_RECORDS SHOWN:_
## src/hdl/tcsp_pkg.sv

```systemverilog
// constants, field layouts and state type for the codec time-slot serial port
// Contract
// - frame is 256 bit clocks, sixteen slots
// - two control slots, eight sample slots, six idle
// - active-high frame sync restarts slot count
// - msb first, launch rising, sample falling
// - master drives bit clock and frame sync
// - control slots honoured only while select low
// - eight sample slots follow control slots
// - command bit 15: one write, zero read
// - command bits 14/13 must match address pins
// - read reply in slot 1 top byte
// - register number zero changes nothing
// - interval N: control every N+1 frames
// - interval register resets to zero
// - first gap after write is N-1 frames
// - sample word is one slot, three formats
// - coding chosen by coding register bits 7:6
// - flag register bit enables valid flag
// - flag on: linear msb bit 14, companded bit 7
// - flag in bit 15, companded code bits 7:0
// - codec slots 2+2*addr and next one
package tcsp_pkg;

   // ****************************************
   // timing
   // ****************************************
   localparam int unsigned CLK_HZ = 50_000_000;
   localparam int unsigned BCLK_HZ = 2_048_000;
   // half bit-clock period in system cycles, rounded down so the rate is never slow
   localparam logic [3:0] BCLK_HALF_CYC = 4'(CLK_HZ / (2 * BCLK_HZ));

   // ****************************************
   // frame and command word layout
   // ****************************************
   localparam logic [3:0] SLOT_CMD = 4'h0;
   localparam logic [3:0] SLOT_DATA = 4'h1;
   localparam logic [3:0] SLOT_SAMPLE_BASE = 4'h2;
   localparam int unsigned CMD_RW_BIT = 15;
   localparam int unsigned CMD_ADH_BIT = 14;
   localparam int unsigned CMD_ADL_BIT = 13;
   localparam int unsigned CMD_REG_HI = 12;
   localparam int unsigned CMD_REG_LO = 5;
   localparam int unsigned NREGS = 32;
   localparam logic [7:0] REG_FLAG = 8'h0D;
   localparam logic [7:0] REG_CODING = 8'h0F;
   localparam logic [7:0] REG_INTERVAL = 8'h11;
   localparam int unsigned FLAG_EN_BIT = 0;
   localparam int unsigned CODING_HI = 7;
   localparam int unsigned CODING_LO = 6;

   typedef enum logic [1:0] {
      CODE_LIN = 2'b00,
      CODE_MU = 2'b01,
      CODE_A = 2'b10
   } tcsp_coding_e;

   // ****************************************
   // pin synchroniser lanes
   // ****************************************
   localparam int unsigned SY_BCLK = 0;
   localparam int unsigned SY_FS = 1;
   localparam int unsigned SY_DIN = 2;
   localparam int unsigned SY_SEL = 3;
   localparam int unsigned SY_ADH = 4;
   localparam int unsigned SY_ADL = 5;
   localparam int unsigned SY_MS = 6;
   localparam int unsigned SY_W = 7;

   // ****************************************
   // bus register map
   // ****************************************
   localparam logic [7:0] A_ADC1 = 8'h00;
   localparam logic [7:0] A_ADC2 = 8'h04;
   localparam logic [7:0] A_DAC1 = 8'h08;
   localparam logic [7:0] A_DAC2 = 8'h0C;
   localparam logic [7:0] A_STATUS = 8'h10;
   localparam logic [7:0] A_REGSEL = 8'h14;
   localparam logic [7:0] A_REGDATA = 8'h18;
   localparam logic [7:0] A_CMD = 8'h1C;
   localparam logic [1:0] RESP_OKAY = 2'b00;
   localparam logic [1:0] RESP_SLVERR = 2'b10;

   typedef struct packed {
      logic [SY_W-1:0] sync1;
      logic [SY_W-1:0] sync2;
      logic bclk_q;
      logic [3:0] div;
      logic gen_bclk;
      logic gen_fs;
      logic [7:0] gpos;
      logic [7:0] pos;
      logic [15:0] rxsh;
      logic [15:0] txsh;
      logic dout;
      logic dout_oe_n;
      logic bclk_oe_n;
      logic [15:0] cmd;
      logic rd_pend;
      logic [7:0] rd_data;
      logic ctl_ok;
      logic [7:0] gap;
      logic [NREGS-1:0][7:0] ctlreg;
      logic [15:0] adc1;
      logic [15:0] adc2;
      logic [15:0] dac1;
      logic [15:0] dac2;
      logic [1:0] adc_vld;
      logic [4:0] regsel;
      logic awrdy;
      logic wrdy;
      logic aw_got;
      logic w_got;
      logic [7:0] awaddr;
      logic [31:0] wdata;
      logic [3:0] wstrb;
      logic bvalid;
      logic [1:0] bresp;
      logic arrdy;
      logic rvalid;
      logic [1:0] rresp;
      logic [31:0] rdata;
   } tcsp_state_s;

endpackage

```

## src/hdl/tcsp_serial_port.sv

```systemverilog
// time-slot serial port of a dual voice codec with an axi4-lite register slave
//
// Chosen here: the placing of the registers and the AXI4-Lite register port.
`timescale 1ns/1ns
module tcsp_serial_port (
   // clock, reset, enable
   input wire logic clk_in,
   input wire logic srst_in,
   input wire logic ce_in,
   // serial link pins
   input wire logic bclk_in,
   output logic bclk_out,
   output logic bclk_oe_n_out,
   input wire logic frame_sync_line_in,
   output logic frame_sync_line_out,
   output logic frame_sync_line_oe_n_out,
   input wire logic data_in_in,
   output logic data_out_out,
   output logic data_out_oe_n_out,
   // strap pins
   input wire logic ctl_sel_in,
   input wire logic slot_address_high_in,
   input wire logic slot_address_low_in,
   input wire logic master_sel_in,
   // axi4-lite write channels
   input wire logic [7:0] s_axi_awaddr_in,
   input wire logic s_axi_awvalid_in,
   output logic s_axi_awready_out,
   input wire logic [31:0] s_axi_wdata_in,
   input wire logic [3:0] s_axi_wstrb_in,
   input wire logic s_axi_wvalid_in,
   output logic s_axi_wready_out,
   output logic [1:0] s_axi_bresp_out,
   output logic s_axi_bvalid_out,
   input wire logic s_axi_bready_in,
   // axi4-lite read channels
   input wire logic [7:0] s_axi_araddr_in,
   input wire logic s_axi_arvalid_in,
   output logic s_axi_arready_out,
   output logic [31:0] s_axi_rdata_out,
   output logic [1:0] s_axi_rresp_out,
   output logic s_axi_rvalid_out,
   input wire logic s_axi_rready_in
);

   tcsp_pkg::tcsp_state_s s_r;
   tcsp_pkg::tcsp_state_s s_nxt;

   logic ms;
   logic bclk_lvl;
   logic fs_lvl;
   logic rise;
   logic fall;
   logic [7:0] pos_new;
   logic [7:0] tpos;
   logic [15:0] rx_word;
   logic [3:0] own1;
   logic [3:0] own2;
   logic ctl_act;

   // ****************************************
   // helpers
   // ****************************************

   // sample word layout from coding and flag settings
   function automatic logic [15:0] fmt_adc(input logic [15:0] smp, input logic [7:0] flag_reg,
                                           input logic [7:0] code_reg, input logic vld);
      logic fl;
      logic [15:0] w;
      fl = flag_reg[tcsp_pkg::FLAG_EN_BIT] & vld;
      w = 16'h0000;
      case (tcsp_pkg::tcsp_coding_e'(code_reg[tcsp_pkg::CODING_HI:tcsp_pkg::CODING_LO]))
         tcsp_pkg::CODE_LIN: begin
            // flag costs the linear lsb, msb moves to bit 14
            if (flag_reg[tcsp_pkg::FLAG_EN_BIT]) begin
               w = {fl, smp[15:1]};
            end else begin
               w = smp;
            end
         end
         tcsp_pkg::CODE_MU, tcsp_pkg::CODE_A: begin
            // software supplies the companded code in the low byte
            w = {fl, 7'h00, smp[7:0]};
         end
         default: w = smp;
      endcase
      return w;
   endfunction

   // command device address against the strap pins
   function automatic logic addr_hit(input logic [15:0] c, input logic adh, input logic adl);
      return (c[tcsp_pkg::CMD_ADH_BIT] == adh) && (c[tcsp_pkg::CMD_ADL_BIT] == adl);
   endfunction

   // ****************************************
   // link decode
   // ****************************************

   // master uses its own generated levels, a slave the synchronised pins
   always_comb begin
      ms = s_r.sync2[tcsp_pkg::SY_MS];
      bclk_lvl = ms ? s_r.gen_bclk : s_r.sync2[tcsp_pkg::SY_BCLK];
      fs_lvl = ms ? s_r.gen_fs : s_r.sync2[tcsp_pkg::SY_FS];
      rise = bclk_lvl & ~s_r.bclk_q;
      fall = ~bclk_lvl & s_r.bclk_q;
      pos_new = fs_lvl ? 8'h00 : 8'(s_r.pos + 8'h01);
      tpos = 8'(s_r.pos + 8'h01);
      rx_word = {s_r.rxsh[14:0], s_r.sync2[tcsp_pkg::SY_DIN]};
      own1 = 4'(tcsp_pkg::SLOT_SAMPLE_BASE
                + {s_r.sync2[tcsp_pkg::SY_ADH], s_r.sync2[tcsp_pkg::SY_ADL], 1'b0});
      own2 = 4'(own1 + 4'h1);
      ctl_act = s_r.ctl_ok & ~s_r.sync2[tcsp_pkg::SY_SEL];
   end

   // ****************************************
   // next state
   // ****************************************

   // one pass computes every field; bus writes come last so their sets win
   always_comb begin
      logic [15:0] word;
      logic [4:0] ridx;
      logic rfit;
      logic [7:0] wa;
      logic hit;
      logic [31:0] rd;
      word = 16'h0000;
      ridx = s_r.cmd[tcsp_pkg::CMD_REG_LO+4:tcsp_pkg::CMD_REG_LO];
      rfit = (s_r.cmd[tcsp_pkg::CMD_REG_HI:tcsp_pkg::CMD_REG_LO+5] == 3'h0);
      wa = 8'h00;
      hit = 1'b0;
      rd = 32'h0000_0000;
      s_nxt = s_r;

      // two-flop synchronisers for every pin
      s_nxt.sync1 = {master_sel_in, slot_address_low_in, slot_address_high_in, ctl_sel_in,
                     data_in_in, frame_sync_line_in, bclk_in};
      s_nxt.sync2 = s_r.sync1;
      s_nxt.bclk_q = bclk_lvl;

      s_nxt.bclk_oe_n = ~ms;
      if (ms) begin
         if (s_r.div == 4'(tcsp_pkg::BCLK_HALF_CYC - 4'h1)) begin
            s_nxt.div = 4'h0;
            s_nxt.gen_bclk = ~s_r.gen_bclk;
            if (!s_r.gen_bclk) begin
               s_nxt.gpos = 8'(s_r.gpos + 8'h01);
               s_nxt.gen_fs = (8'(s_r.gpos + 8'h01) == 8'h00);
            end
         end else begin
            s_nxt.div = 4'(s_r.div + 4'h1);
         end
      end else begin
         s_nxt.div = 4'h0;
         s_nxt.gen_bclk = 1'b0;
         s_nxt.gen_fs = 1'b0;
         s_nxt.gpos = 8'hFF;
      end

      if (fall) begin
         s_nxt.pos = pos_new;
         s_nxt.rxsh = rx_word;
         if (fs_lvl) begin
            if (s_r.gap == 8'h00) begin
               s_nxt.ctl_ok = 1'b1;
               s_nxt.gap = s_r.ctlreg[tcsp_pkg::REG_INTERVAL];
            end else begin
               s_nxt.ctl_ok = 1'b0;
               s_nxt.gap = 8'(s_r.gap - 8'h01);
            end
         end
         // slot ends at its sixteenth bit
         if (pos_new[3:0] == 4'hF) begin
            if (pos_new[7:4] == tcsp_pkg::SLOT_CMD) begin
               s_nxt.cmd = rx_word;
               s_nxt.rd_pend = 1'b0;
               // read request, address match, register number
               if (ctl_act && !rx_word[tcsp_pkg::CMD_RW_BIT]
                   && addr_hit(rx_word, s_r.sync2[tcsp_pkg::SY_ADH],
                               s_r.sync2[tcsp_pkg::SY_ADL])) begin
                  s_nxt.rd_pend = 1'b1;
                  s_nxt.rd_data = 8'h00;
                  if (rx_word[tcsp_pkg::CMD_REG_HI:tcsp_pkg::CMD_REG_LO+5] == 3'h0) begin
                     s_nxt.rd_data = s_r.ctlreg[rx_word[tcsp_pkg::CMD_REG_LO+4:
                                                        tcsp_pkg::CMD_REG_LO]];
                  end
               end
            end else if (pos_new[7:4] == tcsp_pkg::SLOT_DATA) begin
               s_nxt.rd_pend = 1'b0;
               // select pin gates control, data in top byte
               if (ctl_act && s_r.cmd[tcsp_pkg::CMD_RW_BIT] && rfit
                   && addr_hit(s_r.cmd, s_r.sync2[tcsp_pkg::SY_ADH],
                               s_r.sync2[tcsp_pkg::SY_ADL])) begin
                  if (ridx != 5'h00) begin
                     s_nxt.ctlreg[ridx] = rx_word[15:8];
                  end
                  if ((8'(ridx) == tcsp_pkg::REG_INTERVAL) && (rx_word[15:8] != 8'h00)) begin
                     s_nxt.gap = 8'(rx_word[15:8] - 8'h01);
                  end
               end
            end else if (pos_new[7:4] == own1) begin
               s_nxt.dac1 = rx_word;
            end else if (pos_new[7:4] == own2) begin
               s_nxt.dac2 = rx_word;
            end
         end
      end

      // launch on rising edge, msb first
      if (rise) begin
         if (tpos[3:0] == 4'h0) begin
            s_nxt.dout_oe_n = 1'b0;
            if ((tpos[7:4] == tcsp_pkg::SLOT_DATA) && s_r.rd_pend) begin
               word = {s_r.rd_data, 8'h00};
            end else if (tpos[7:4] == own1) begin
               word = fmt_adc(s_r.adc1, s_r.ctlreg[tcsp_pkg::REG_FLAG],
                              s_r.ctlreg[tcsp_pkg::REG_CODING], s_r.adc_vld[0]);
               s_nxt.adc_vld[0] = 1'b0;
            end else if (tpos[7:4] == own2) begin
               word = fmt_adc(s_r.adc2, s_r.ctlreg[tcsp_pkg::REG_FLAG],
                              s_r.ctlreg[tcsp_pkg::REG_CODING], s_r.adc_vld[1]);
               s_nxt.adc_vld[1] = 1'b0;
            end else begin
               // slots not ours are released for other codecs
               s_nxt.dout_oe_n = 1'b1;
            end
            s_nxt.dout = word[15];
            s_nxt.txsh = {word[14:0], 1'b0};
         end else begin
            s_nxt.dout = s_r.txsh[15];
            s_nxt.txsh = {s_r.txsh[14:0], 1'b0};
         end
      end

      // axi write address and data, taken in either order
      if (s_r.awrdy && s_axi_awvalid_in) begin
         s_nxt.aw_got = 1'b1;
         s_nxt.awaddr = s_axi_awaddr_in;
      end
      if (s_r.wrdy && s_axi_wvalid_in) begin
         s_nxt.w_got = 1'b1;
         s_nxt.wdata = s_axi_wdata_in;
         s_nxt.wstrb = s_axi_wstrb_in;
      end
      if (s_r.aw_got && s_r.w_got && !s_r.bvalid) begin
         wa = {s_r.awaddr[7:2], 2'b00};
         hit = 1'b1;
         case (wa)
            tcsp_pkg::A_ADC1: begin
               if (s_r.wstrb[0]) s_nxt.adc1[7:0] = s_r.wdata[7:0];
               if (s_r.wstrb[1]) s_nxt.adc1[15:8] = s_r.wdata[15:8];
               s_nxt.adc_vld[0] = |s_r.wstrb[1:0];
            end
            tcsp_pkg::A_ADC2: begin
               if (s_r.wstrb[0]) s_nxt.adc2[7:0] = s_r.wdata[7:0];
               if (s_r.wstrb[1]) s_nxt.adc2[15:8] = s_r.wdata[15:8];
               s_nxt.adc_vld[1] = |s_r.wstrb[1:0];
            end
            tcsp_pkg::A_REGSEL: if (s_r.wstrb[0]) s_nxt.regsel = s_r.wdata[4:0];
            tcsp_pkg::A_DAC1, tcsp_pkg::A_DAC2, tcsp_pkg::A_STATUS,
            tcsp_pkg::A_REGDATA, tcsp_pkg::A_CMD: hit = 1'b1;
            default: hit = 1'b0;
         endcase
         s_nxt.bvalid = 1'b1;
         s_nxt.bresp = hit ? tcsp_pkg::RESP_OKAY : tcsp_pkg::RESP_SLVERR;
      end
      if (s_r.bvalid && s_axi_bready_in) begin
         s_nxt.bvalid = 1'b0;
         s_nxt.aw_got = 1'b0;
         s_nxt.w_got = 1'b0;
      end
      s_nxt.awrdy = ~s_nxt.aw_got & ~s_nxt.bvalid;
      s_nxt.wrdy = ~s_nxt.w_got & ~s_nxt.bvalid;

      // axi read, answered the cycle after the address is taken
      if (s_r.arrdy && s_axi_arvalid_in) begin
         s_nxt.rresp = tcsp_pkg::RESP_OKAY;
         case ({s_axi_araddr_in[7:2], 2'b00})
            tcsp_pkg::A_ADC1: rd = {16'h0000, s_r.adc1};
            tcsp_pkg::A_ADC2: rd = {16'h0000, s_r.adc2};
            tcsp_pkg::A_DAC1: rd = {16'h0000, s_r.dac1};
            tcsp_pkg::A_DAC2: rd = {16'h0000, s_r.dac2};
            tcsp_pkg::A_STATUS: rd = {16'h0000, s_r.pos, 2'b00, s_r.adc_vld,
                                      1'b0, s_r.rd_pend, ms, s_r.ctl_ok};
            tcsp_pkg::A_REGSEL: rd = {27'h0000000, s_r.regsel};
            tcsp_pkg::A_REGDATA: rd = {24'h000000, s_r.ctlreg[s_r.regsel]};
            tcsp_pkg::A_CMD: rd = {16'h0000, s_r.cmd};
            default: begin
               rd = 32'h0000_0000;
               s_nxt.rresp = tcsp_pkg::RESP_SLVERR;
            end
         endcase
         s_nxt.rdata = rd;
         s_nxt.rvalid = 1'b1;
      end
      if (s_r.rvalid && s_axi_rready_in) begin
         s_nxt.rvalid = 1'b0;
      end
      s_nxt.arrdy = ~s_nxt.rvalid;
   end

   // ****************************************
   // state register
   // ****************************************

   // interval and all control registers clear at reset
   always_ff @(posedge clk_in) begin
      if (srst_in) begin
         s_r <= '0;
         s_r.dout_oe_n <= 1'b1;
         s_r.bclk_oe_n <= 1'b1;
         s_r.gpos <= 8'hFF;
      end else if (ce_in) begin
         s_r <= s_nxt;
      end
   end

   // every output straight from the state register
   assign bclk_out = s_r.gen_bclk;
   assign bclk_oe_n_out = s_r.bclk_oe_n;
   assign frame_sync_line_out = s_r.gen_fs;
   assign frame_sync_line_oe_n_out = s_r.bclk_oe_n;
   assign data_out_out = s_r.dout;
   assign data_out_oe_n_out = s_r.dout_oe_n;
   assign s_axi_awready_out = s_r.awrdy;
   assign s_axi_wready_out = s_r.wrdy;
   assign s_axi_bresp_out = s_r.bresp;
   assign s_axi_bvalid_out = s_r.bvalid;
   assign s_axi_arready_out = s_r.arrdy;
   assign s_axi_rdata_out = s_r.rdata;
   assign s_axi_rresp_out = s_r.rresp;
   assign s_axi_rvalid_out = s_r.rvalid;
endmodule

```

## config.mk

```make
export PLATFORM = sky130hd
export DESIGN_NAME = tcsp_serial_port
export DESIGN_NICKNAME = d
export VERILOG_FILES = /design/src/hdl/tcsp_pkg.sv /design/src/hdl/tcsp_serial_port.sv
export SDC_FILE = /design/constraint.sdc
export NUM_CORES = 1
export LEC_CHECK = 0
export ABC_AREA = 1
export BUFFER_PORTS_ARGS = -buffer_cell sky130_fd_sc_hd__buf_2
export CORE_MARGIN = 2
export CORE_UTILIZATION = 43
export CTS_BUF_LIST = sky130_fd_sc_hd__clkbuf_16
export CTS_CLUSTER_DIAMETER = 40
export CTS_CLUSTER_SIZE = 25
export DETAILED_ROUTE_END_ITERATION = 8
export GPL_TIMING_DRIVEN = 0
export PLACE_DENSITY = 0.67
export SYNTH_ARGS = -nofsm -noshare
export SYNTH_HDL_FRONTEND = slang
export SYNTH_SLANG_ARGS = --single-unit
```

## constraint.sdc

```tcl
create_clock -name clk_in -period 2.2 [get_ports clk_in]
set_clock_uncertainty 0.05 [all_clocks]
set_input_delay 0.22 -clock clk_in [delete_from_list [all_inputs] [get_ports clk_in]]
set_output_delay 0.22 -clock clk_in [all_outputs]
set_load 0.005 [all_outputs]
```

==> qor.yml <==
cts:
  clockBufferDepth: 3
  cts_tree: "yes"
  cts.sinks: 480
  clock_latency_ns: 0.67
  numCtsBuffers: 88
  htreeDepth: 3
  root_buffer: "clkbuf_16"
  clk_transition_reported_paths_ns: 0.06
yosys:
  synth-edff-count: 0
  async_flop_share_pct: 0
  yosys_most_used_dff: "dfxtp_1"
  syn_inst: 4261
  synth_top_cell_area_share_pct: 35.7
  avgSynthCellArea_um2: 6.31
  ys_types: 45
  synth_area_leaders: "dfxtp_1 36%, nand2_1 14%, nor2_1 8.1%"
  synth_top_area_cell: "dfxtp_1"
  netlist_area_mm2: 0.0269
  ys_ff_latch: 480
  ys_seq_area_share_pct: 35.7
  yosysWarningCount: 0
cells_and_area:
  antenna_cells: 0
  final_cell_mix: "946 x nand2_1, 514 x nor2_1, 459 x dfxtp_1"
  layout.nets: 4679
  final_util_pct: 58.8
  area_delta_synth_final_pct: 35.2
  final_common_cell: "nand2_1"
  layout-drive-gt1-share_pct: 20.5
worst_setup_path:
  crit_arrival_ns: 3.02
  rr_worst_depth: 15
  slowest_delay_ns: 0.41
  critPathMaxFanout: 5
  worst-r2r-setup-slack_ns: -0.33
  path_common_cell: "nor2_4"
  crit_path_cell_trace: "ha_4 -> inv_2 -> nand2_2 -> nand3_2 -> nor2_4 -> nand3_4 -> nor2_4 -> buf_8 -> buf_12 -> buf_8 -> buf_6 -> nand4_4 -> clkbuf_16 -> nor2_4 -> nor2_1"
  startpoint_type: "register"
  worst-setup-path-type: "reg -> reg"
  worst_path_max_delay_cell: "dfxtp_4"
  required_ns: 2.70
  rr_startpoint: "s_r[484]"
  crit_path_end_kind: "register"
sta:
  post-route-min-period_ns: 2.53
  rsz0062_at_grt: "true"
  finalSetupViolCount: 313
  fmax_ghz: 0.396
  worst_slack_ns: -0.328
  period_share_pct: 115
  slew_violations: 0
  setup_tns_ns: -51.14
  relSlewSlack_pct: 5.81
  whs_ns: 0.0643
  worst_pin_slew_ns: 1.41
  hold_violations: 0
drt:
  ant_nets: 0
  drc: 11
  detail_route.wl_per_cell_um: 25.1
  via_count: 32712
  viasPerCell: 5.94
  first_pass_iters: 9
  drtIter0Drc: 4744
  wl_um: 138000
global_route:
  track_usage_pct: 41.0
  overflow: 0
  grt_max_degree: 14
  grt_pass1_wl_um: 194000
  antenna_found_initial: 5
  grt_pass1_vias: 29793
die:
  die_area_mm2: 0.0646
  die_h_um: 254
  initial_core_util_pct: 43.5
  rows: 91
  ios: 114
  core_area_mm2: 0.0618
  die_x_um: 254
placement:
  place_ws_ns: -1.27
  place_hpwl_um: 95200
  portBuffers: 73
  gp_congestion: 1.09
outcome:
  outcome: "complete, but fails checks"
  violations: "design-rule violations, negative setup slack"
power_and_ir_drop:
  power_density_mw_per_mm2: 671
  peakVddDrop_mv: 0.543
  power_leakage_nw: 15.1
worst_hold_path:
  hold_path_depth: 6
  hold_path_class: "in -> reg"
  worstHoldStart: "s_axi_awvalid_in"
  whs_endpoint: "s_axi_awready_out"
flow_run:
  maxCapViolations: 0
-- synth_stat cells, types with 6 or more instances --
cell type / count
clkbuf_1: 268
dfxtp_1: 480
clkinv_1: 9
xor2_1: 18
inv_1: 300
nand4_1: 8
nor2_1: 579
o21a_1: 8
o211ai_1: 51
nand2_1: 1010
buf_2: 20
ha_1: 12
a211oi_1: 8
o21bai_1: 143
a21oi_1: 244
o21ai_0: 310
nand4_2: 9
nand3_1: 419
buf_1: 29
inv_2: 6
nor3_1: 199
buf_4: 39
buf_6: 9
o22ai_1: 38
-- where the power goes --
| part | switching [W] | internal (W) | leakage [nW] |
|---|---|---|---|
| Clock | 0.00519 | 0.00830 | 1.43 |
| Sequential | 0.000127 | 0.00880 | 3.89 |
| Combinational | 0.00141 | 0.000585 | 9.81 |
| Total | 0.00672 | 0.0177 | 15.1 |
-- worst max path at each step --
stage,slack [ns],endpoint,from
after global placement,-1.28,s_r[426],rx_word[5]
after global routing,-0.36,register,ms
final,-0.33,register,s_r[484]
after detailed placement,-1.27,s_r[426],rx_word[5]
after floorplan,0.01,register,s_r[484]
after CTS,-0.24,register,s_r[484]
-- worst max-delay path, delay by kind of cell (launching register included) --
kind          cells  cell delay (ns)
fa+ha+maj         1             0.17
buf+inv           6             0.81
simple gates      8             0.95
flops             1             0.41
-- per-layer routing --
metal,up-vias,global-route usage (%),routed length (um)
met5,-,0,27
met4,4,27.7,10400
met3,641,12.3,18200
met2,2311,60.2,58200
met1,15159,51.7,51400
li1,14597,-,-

==

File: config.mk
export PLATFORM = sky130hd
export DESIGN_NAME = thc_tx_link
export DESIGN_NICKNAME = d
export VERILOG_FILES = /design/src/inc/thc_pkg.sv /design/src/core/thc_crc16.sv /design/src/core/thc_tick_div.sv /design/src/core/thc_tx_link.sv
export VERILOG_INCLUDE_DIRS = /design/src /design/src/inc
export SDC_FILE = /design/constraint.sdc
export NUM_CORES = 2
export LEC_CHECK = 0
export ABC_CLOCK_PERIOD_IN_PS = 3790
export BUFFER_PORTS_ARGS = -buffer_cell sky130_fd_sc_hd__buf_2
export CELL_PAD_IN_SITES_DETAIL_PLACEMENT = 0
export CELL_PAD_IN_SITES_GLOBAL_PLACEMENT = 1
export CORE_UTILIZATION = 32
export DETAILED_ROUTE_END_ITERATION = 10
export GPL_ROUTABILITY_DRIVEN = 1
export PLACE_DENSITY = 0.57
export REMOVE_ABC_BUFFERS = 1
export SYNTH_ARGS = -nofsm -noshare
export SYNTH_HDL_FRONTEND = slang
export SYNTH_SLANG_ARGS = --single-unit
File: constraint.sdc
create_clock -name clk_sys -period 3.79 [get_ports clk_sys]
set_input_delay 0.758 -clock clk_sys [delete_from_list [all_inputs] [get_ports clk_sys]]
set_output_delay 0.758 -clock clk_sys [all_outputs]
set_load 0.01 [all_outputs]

_EXERCISE OBJECTIVE:_ Each line of the listing that includes the word "command" should be copied out.

_TASK ANSWER:_
// - command bit 15: one write, zero read
// - command bits 14/13 must match address pins
   // frame and command word layout
   // command device address against the strap pins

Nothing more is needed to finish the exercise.